→ What you need to do
Only one span of the listing below should come back. It runs from the line with "Register bits: 332." through the line with "Logic depth before", and each of its lines must be reproduced exactly.

→ Input

===== src/rtl/wac_pkg.sv =====
package wac_pkg;
    localparam int DATA_W  = 32;
    localparam int LANES   = DATA_W / 8;
    localparam int FLD_W   = 5;
    localparam int FB_RX   = 0;
    localparam int FB_TX   = 1;
    localparam int FB_TA   = 2;
    localparam int FB_TB   = 3;
    localparam int FB_PRIO = 4;

    typedef logic [FLD_W-1:0] field_t;

    typedef enum logic [1:0] {
        ST_IDLE   = 2'd0,
        ST_MEM_RD = 2'd1,
        ST_FLD_RD = 2'd2
    } steer_state_t;
endpackage


===== src/rtl/wac_field_store.sv =====
module wac_field_store
    import wac_pkg::*;
#(
    parameter int WORDS = 64,
    localparam int IDX_W = $clog2(WORDS)
) (
    input  logic             clk,
    input  logic             rst_n,
    input  logic             wr_en,
    input  logic [IDX_W-1:0] wr_idx,
    input  field_t           wr_val,
    input  logic [IDX_W-1:0] rd_a_idx,
    output field_t           rd_a_val,
    input  logic [IDX_W-1:0] rd_b_idx,
    output field_t           rd_b_val
);
    field_t cells [WORDS];

    for (genvar g = 0; g < WORDS; g++) begin : g_cell
        field_t q;
        always_ff @(posedge clk or negedge rst_n) begin
            if (!rst_n) begin
                q <= '0;
            end else if (wr_en && (wr_idx == IDX_W'(g))) begin
                q <= wr_val;
            end
        end
        assign cells[g] = q;
    end

    // Reads see the value held before a same-cycle write.
    assign rd_a_val = cells[rd_a_idx];
    assign rd_b_val = cells[rd_b_idx];
endmodule


===== src/rtl/wac_access_steer.sv =====
module wac_access_steer
    import wac_pkg::*;
#(
    parameter int IDX_W = 6
) (
    input  logic              clk,
    input  logic              rst_n,
    input  logic              field_mode,
    input  logic              host_req,
    input  logic              host_we,
    input  logic [IDX_W-1:0]  host_addr,
    input  logic [LANES-1:0]  host_be,
    input  logic [DATA_W-1:0] host_wdata,
    output logic              host_ready,
    output logic              host_rvalid,
    output logic [DATA_W-1:0] host_rdata,
    input  logic              net_we,
    input  logic [IDX_W-1:0]  net_addr,
    input  logic [LANES-1:0]  net_be,
    input  logic [DATA_W-1:0] net_wdata,
    output logic              mem_en,
    output logic              mem_we,
    output logic [IDX_W-1:0]  mem_addr,
    output logic [LANES-1:0]  mem_be,
    output logic [DATA_W-1:0] mem_wdata,
    input  logic [DATA_W-1:0] mem_rdata,
    input  field_t            fld_host_val,
    output logic              fld_wr_en,
    output field_t            fld_wr_val,
    output logic              host_data_wr,
    output logic              net_data_wr
);
    steer_state_t state_q, state_d;
    field_t       fld_rd_q;
    logic         accept;

    // Ready depends on the state and on the memory port being free.
    assign host_ready = (state_q == ST_IDLE) && (field_mode || !net_we);
    assign accept     = host_req && host_ready;

    always_comb begin
        state_d = state_q;
        unique case (state_q)
            ST_IDLE: begin
                if (accept && !host_we) begin
                    state_d = field_mode ? ST_FLD_RD : ST_MEM_RD;  // IDLE_TO_FLD_RD / IDLE_TO_MEM_RD
                end
            end
            ST_MEM_RD: state_d = ST_IDLE;                          // RD_TO_IDLE
            ST_FLD_RD: state_d = ST_IDLE;                          // RD_TO_IDLE
            default:   state_d = ST_IDLE;
        endcase
    end

    always_ff @(posedge clk or negedge rst_n) begin
        if (!rst_n) begin
            state_q  <= ST_IDLE;
            fld_rd_q <= '0;
        end else begin
            state_q <= state_d;
            if (accept && !host_we && field_mode) begin
                fld_rd_q <= fld_host_val;
            end
        end
    end

    always_comb begin
        host_rvalid = 1'b0;
        host_rdata  = '0;
        unique case (state_q)
            ST_IDLE: ;
            ST_MEM_RD: begin
                host_rvalid = 1'b1;
                host_rdata  = mem_rdata;
            end
            ST_FLD_RD: begin
                host_rvalid = 1'b1;
                host_rdata  = {{(DATA_W-FLD_W){1'b0}}, fld_rd_q};
            end
            default: ;
        endcase
    end

    // Memory port: the network owns it whenever it writes.
    always_comb begin
        mem_en    = 1'b0;
        mem_we    = 1'b0;
        mem_addr  = host_addr;
        mem_be    = host_be;
        mem_wdata = host_wdata;
        if (net_we) begin
            mem_en    = 1'b1;
            mem_we    = 1'b1;
            mem_addr  = net_addr;
            mem_be    = net_be;
            mem_wdata = net_wdata;
        end else if (accept && !field_mode) begin
            mem_en = 1'b1;
            mem_we = host_we;
        end
    end

    assign fld_wr_en    = accept && host_we && field_mode && host_be[0];
    assign fld_wr_val   = host_wdata[FLD_W-1:0];
    assign host_data_wr = accept && host_we && !field_mode && (|host_be);
    assign net_data_wr  = net_we && (|net_be);
endmodule


===== src/rtl/wac_action_decode.sv =====
module wac_action_decode
    import wac_pkg::*;
(
    input  logic   clk,
    input  logic   rst_n,
    input  logic   irq_override,
    input  logic   host_v,
    input  field_t host_fld,
    input  logic   net_v,
    input  field_t net_fld,
    output logic   act_irq_rx,
    output logic   act_irq_tx,
    output logic   act_trig_a,
    output logic   act_trig_b,
    output logic   act_prio
);
    logic rx_d, tx_d, ta_d, tb_d, pr_d;

    always_comb begin
        rx_d = net_v  && (net_fld[FB_RX]  || irq_override);
        tx_d = host_v && (host_fld[FB_TX] || irq_override);
        ta_d = (net_v && net_fld[FB_TA])   || (host_v && host_fld[FB_TA]);
        tb_d = (net_v && net_fld[FB_TB])   || (host_v && host_fld[FB_TB]);
        pr_d = (net_v && net_fld[FB_PRIO]) || (host_v && host_fld[FB_PRIO]);
    end

    always_ff @(posedge clk or negedge rst_n) begin
        if (!rst_n) begin
            act_irq_rx <= 1'b0;
            act_irq_tx <= 1'b0;
            act_trig_a <= 1'b0;
            act_trig_b <= 1'b0;
            act_prio   <= 1'b0;
        end else begin
            act_irq_rx <= rx_d;
            act_irq_tx <= tx_d;
            act_trig_a <= ta_d;
            act_trig_b <= tb_d;
            act_prio   <= pr_d;
        end
    end
endmodule


===== src/rtl/word_action_ctl.sv =====
module word_action_ctl
    import wac_pkg::*;
#(
    parameter int WORDS = 64,
    localparam int IDX_W = $clog2(WORDS)
) (
    input  logic              clk,
    input  logic              rst_n,
    input  logic              field_mode,
    input  logic              irq_override,
    input  logic              host_req,
    input  logic              host_we,
    input  logic [IDX_W-1:0]  host_addr,
    input  logic [LANES-1:0]  host_be,
    input  logic [DATA_W-1:0] host_wdata,
    output logic              host_ready,
    output logic              host_rvalid,
    output logic [DATA_W-1:0] host_rdata,
    input  logic              net_we,
    input  logic [IDX_W-1:0]  net_addr,
    input  logic [LANES-1:0]  net_be,
    input  logic [DATA_W-1:0] net_wdata,
    output logic              mem_en,
    output logic              mem_we,
    output logic [IDX_W-1:0]  mem_addr,
    output logic [LANES-1:0]  mem_be,
    output logic [DATA_W-1:0] mem_wdata,
    input  logic [DATA_W-1:0] mem_rdata,
    output logic              act_irq_rx,
    output logic              act_irq_tx,
    output logic              act_trig_a,
    output logic              act_trig_b,
    output logic              act_prio
);
    field_t fld_host, fld_net, fld_wval;
    logic   fld_wen, host_dw, net_dw;

    wac_field_store #(.WORDS(WORDS)) u_store (
        .clk      (clk),
        .rst_n    (rst_n),
        .wr_en    (fld_wen),
        .wr_idx   (host_addr),
        .wr_val   (fld_wval),
        .rd_a_idx (host_addr),
        .rd_a_val (fld_host),
        .rd_b_idx (net_addr),
        .rd_b_val (fld_net)
    );

    wac_access_steer #(.IDX_W(IDX_W)) u_steer (
        .clk          (clk),
        .rst_n        (rst_n),
        .field_mode   (field_mode),
        .host_req     (host_req),
        .host_we      (host_we),
        .host_addr    (host_addr),
        .host_be      (host_be),
        .host_wdata   (host_wdata),
        .host_ready   (host_ready),
        .host_rvalid  (host_rvalid),
        .host_rdata   (host_rdata),
        .net_we       (net_we),
        .net_addr     (net_addr),
        .net_be       (net_be),
        .net_wdata    (net_wdata),
        .mem_en       (mem_en),
        .mem_we       (mem_we),
        .mem_addr     (mem_addr),
        .mem_be       (mem_be),
        .mem_wdata    (mem_wdata),
        .mem_rdata    (mem_rdata),
        .fld_host_val (fld_host),
        .fld_wr_en    (fld_wen),
        .fld_wr_val   (fld_wval),
        .host_data_wr (host_dw),
        .net_data_wr  (net_dw)
    );

    wac_action_decode u_decode (
        .clk          (clk),
        .rst_n        (rst_n),
        .irq_override (irq_override),
        .host_v       (host_dw),
        .host_fld     (fld_host),
        .net_v        (net_dw),
        .net_fld      (fld_net),
        .act_irq_rx   (act_irq_rx),
        .act_irq_tx   (act_irq_tx),
        .act_trig_a   (act_trig_a),
        .act_trig_b   (act_trig_b),
        .act_prio     (act_prio)
    );
endmodule


===== config.mk =====
export PLATFORM = sky130hd
export DESIGN_NAME = word_action_ctl
export DESIGN_NICKNAME = d
export VERILOG_FILES = /design/src/rtl/wac_pkg.sv /design/src/rtl/wac_field_store.sv /design/src/rtl/wac_access_steer.sv /design/src/rtl/wac_action_decode.sv /design/src/rtl/word_action_ctl.sv
export SDC_FILE = /design/constraint.sdc
export NUM_CORES = 1
export LEC_CHECK = 0
export ABC_AREA = 0
export BUFFER_PORTS_ARGS = -buffer_cell sky130_fd_sc_hd__buf_2
export CAP_MARGIN = 30
export CORE_AREA = 3 3 191 333
export CTS_CLUSTER_SIZE = 40
export DETAILED_ROUTE_END_ITERATION = 6
export DIE_AREA = 0 0 194 336
export GPL_TIMING_DRIVEN = 0
export HOLD_SLACK_MARGIN = 0.1
export PLACE_DENSITY = 0.46
export SLEW_MARGIN = 40
export SYNTH_ARGS = -nofsm -noshare
export SYNTH_HDL_FRONTEND = slang
export SYNTH_SLANG_ARGS = --single-unit

===== constraint.sdc =====
create_clock -name clk -period 2.7 [get_ports clk]
set_input_delay 0.54 -clock clk [delete_from_list [all_inputs] [get_ports clk]]
set_output_delay 0.54 -clock clk [all_outputs]
set_load 0.01 [all_outputs]

Yosys cells after proc, flatten, opt, wreduce, memory -nomap -nowiden. Index checks and enable logic that the tools add are counted.

Eq/ne operators: 66. $add $sub $neg: 0. Magnitude comparators: 2. Shift-type cells: 0. Div/mod/pow operators: 0. Multipliers: 0. Multiplexer cells: 18. Bitwise gates (word level): 2. Reductions and logical operators: 97.

Operator list (number): $eq 6x6->1 const B (32); $eq 6x5->1 const B (16); $logic_and 1x1->1 (83); $pmux 32 s2 (1); $bmux 5 s6 (2); $eq 6x4->1 const B (8); $mux 32 (1); $eq 6x3->1 const B (4); $mux 5 (4); $ge 7x7->1 const B (2); $not 6->7 (2); $eq 6x2->1 const B (2); $reduce_or 4->1 (2); $eq 6x1->1 const B (1); $logic_not 6->1 (1); $logic_or 1x1->1 (6); $mux 2 (3); $mux 6 (1); $mux 1 (5); $mux 4 (1); $logic_not 1->1 (3); $eq 2x1->1 const B (1); $eq 2x2->1 const B (1); $logic_not 2->1 (1); other kinds (2) (2).

Register bits: 332. Input bits: 123. Memories kept: 0. Output and inout port bits: 83. Bits in read-only memories: 0. RAM bits: 0. Latch bits: 0. Word-level logic and storage cells: 256.

Logic depth before layout (Yosys ltp). Gate-level depths: netlist of run 1.

Depth in word-level cells: 9. Gate-level depth with buffers: 11. Mapped depth without buffers: 7.

By module. From an unflattened synthesis of run 1, not the netlist that was laid out.

Cells, all modules: 1305. Area total of the unflattened synthesis: 18801.8 µm².

Modules (own cells, without submodules): wac_field_store (seq. area each 8007.7 µm², cells an instance 1169, area an instance 17416.7 µm², instances 1); wac_access_steer (seq. area each 175.2 µm², cells an instance 126, area an instance 1218.7 µm², instances 1); wac_action_decode (seq. area each 125.1 µm², cells an instance 10, area an instance 166.4 µm², instances 1).

Worst setup path before layout of run 1. Ideal clock, no wire load.

Path type: input to register. Start: input net_addr[0]. End: register u_decode.act_irq_rx. Library setup time: 145 ps. Arrival time: 2154 ps. Stages: 8. Path slack: 401 ps. Path buffers: 3. Required time: 2555 ps. Path through: buf_6 buf_4 buf_2 mux4_2 nor3b_1 a21oi_1 o21ai_0 a21oi_1.

Cells in the longest elaborated chain, start to end: 6.

RTL lines: start, declared (line word_action_ctl.sv:20) `input logic [IDX_W-1:0] net_addr,`; $not 6->7 (implied by the code) (line wac_field_store.sv:33) `assign rd_b_val = cells[rd_b_idx];`; $bmux 5 s6 (line wac_field_store.sv:33); $mux 5 (implied by the code) (2 in a row) (line wac_field_store.sv:33); $logic_or 1x1->1 (line wac_action_decode.sv:20) `rx_d = net_v && (net_fld[FB_RX] || irq_override);`; $logic_and 1x1->1 (line wac_action_decode.sv:20); named net u_decode.rx_d (line wac_action_decode.sv:17) `logic rx_d, tx_d, ta_d, tb_d, pr_d;`; end signal, assigned (line wac_action_decode.sv:35) `act_irq_rx <= rx_d;`; end, declared (line wac_action_decode.sv:11) `output logic act_irq_rx,`.

The timed path passes the listed nets, and every way through them passes these cells. The select of a mux whose other input is x is not followed. A chain may end at the register's enable or synchronous reset.

Final worst setup path of run 1.
Start: input host_addr[1]. End: register u_decode.act_prio.

Cells in the longest elaborated chain, start to end: 6.

RTL lines: start, declared (line word_action_ctl.sv:13) `input logic [IDX_W-1:0] host_addr,`; $not 6->7 (implied by the code) (line wac_field_store.sv:32) `assign rd_a_val = cells[rd_a_idx];`; $bmux 5 s6 (line wac_field_store.sv:32); $mux 5 (implied by the code) (2 in a row) (line wac_field_store.sv:32); $logic_and 1x1->1 (line wac_action_decode.sv:24) `pr_d = (net_v && net_fld[FB_PRIO]) || (host_v && host_fld[FB_PRIO]);`; $logic_or 1x1->1 (line wac_action_decode.sv:24); named net u_decode.pr_d (line wac_action_decode.sv:17); end signal, assigned (line wac_action_decode.sv:39) `act_prio <= pr_d;`; end, declared (line wac_action_decode.sv:15) `output logic act_prio`.

The timed path passes the listed nets, and every way through them passes these cells. The select of a mux whose other input is x is not followed.

==> qor.yml, run 1 <==
worst_setup_path:
  r2r_start: "u_steer.state_q[0]"
  cp_num_cells: 8
  path_buf_inv: 3
  cp-end-kind: "flop"
  start_kind: "input port"
  critPathKind: "in -> reg"
  crit_slowest_cell: "nor4_1"
  regToRegSetupSlack_ns: 0.06
  crit_start: "host_addr[1]"
  slowest_delay_ns: 0.73
  r2r_cells: 7
  cp_data_arrival_time_ns: 3.23
  cp-endpoint: "u_decode.act_prio"
  cp_data_required_time_ns: 3.16
  path_max_fanout: 10
  cp_top_family: "buffers and inverters"
  r2r_end: "u_store.g_cell[30].q[1]"
  crit_path_cell_trace: "clkbuf_2 > buf_4 > buf_2 > mux4_2 > o22ai_2 > nor4_1 > a21oi_1 > o21ai_0"
floorplanning:
  core_area_um2: 61300
  pin_count: 206
  die_x_um: 194
  placementRows: 120
  dieArea_um2: 65200
  die_h_um: 336
  start_util_pct: 29.9
synth:
  synthArstFlopShare_pct: 100
  avgSynthCellArea_um2: 14.1
  yosysWarnings: 0
  synth_enable_flop_cells: 0
  synth.area.top_cells: "dfrtp_1, mux2_2, mux4_2"
  synth_flop_cell: "dfrtp_1"
  synth_largest_area_cell: "dfrtp_1"
  synth_top_area_share_pct: 45.4
  syn_area_um2: 18300
  ys_seq_area_share_pct: 45.4
  synth_cell_types: 52
  synthCells: 1300
  syn_nets: 1426
  synth-seq-cells: 332
route:
  drt_iter0_markers: 962
  drc: 0
  drt_wl_total_um: 75200
  vias: 13100
  post_drt_wl_per_cell_um: 31.9
  drtPass1Iterations: 5
  ant_nets: 0
  avgViaCountPerCell: 5.55
placed_design:
  dpl-instance-area_um2: 20500
  io_buffers: 194
  dpl_worst_slack_ns: -1.10
  place_hpwl_um: 57600
  globalplace.congestion: 0.930
  dp_cells: 2292
hold_path:
  hold_path.class: "in -> reg"
  hold_path_depth: 3
global_routing:
  grt_overflow_total: 0
  grt_pass1_wl_um: 106000
  grt_use_total_pct: 22.8
  grt_pass1_vias: 13900
  antenna_found_initial: 2
  grt_max_degree: 70
layout:
  layout.nets: 1663
  layout-drive-gt1-share_pct: 54.1
  fillers: 6014
  final_cells: 2357
  regArea_um2: 8310
  final_area_um2: 21800
  final_common_cell: "mux2_2"
  multi_input_area_um2: 9530
  final_cell_mix: "mux2_2, dfrtp_1, buf_2"
  syn_to_final_growth_pct: 19.4
timing:
  tns_ns: -0.151
  final-hold-violation-count: 0
  post-route-period-util_pct: 103
  final_max_slew_viol_count: 0
  worst_slack_ns: -0.0700
  setup_viol: 9
  layout_min_cycle_time_ns: 2.77
  clock-skew-final_ns: 0.0121
  slew_headroom_pct: 43.3
  worst_pin_slew_ns: 0.851
  fmaxAchievable_mhz: 361
  hold_ws_ns: 0.274
  rsz0062_at_grt: "true"
power_and_ir_drop:
  ir_worst_vdd_uv: 398
  p_leak_nw: 10.4
  power_density_nw_per_um2: 571
clock_network:
  clk_path_buf_depth: 3
  clkSlewWorstSetupHoldPaths_ns: 0.07
  clkSinkCount: 332
  cts.root.buffer_cell: "clkbuf_16"
  post_cts_buffers: 0
  h-tree-depth: 2
  cts_made_buffers: 35
  tritoncts: "done"
  clock_latency_ns: 0.55
run_status:
  status: "complete, but fails checks"
  violations: "negative setup slack"
job:
  maxCapViolCount: 0
[stage by stage]
stage / power, mW / utilization, %
global placement: 7.24 / 33.1
floorplan: 6.36 / -
finish: 12.5 / 35.7
global route: 12.9 / 35.6
detailed placement: 7.29 / 33.4
CTS: 12.6 / 35.6
[worst reg2reg max path: stages (launching register included)]
cell and delay (ns):
dfrtp_1 0.41, inv_1 0.09, ha_1 0.29, nand3_2 0.29, nor2_1 0.22, nand2_1 0.27
nor3_2 0.56, mux2_2 0.40
[layout make-up]
cell class	count	share of cell area, %
tap	793	4.54
inverter	9	0.155
antenna	2	0.0229
clock buffer	49	4.90
buffer	106	2.85
timing repair buffer	200	5.17
sequential	332	38.0
multi-input combinational	853	43.6
clock inverter	13	0.693
[worst min path at each step]
stage / to / from / slack, ns
4_1_cts: u_decode.act_irq_tx / irq_override / 0.26
3_5_place_dp: u_steer.fld_rd_q[4] / u_steer.fld_rd_q[4] / 0.48
3_3_place_gp: u_steer.fld_rd_q[1] / u_steer.fld_rd_q[1] / 0.47
2_1_floorplan: u_decode.act_irq_rx / rst_n / 0.24
5_1_grt: u_decode.act_irq_tx / irq_override / 0.28
6_report: u_decode.act_irq_tx / irq_override / 0.27
[cells in the mapped netlist, types with 15 or more instances]
cell type  instances
nand3_1           16
mux2_2           365
mux2i_1           48
dfrtp_1          332
and3_1            30
o22ai_1           15
mux4_2           127
a21oi_1           16
buf_2             18
nor2_1            23
a22oi_1           18
clkbuf_1          63
nand2_1           71
[sequential cells by signal, summed over array words and instances (netlist names)]
signal,count
u_steer.state_q,2
u_decode.act_irq_tx,1
u_decode.act_trig_a,1
u_steer.fld_rd_q,5
u_decode.act_prio,1
u_decode.act_trig_b,1
u_store.g_cell.q,320
u_decode.act_irq_rx,1
[kinds of logic (layout without fill, tap and decap cells)]
group	count (synthesis)	after routing	synth area share [%]
multiplexers	547	547	41.7
flip-flops	332	332	45.4
AND/OR/NAND/NOR	212	212	6.07
buffers and inverters	115	377	3.18
AO/OA/AOI/OAI	91	91	3.39
adder cells (fa/ha/maj)	3	3	0.205
other	0	2	0
[where the power goes]
part	internal (mW)	total [mW]	switching, mW
sequential	5.16	5.29	0.127
combinational	0.748	1.94	1.19
clock	3.07	5.26	2.19
[what timing repair did]
| item | 4_1_cts | 5_1_grt |
|---|---|---|
| gates resized for setup | 40 | 6 |
| pin swaps | 1 | 0 |
| endpoints found under the hold margin | 50 | 0 |
| setup endpoints to repair | 299 | 71 |
| hold buffers | 1 | 0 |
[per-layer routing]
layer	track usage [%]	vias to the layer above	wire [um]
li1	-	5469	-
met1	23.1	6839	24900
met2	43.4	594	40900
met3	2.92	182	3650
met4	14.9	0	5750
met5	0	-	0
(Power assumes the default switching activity.)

→ Response below
Register bits: 332. Input bits: 123. Memories kept: 0. Output and inout port bits: 83. Bits in read-only memories: 0. RAM bits: 0. Latch bits: 0. Word-level logic and storage cells: 256.

Logic depth before layout (Yosys ltp). Gate-level depths: netlist of run 1.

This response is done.